Task to carry out => Leave out every line before the one containing "case (Logic_ALU_FUNC)", and repeat the rest of the material below exactly, that line included.

--------------------------------------------------

==> build 79 <==
==> flow/design.v <==
module Decoder_Unit (
    input [1 : 0] DEC_ALU_FUNC,
    output reg DEC_Arith_Enable, DEC_Logic_Enable, DEC_CMP_Enable, DEC_Shift_Enable
);
always @(*) begin
    DEC_Arith_Enable = 1'b0;
    DEC_Logic_Enable = 1'b0;
    DEC_CMP_Enable   = 1'b0;
    DEC_Shift_Enable = 1'b0;
    case (DEC_ALU_FUNC)
        2'b00: DEC_Arith_Enable = 1'b1;
        2'b01: DEC_Logic_Enable = 1'b1;
        2'b10: DEC_CMP_Enable   = 1'b1;
        2'b11: DEC_Shift_Enable = 1'b1;
        default: begin
            DEC_Arith_Enable = 1'b0;
            DEC_Logic_Enable = 1'b0;
            DEC_CMP_Enable   = 1'b0;
            DEC_Shift_Enable = 1'b0; 
    end
    endcase
end
endmodule
module Arithmetic_Unit #(
    parameter A_WIDTH = 16,
    parameter B_WIDTH = 16
) (
    input clk,rst,
    input [A_WIDTH - 1 : 0] A,
    input [B_WIDTH - 1 : 0] B,
    input [1 : 0] Arith_ALU_FUNC,
    input Arith_Enable,
    output reg [A_WIDTH + B_WIDTH - 1 : 0] Arith_OUT,
    output reg Carry_OUT, Arith_Flag       
);
reg [A_WIDTH + B_WIDTH - 1 : 0] ADD_Signal;
always @(posedge clk or negedge rst) begin
    if(!rst) begin 
        Arith_OUT  <=  'b0;
        Carry_OUT  <= 1'b0; 
        Arith_Flag <= 1'b0; 
end
else begin
    Arith_Flag <= Arith_Enable;
    if(Arith_Enable) begin
        case (Arith_ALU_FUNC)
            2'b00: begin
                if (A_WIDTH >= B_WIDTH) begin
                    Arith_OUT <= A + B;
                    {Carry_OUT,ADD_Signal[A_WIDTH - 1 : 0]} <= A + B;
                end
                else begin
                    Arith_OUT <= A + B;
                    {Carry_OUT,ADD_Signal[B_WIDTH - 1 : 0]} <= A + B;
                end
            end
            2'b01: Arith_OUT <= A - B;
            2'b10: Arith_OUT <= A * B;
            2'b11: Arith_OUT <= (B == 0) ? 'b0 : A / B;
            default: begin
                Arith_OUT <=  'b0;
                Carry_OUT <= 1'b0; 
            end
        endcase 
    end
  end
end
endmodule
module Logic_Unit #(
    parameter A_WIDTH = 16,
    parameter B_WIDTH = 16
) (
    input clk,rst,
    input [A_WIDTH - 1 : 0] A,
    input [B_WIDTH - 1 : 0] B,
    input [1 : 0] Logic_ALU_FUNC,
    input Logic_Enable,
    output reg [A_WIDTH + B_WIDTH - 1 : 0] Logic_OUT,
    output reg Logic_Flag       
);
always @(posedge clk or negedge rst) begin
    if(!rst) begin
    Logic_OUT  <= 16'b0;
    Logic_Flag <= 1'b0;
end
else begin
    Logic_Flag <= Logic_Enable;
    if(Logic_Enable) begin
        case (Logic_ALU_FUNC)
            2'b00: Logic_OUT <=   A & B; 
            2'b01: Logic_OUT <=   A | B;
            2'b10: Logic_OUT <= ~(A & B);
            2'b11: Logic_OUT <= ~(A | B);
            default: begin
                Logic_OUT <= 16'b0;
            end
        endcase
    end
  end
end
endmodule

--------------------------------------------------

Expected output =>
        case (Logic_ALU_FUNC)
            2'b00: Logic_OUT <=   A & B; 
            2'b01: Logic_OUT <=   A | B;
            2'b10: Logic_OUT <= ~(A & B);
            2'b11: Logic_OUT <= ~(A | B);
            default: begin
                Logic_OUT <= 16'b0;
            end
        endcase
    end
  end
end
endmodule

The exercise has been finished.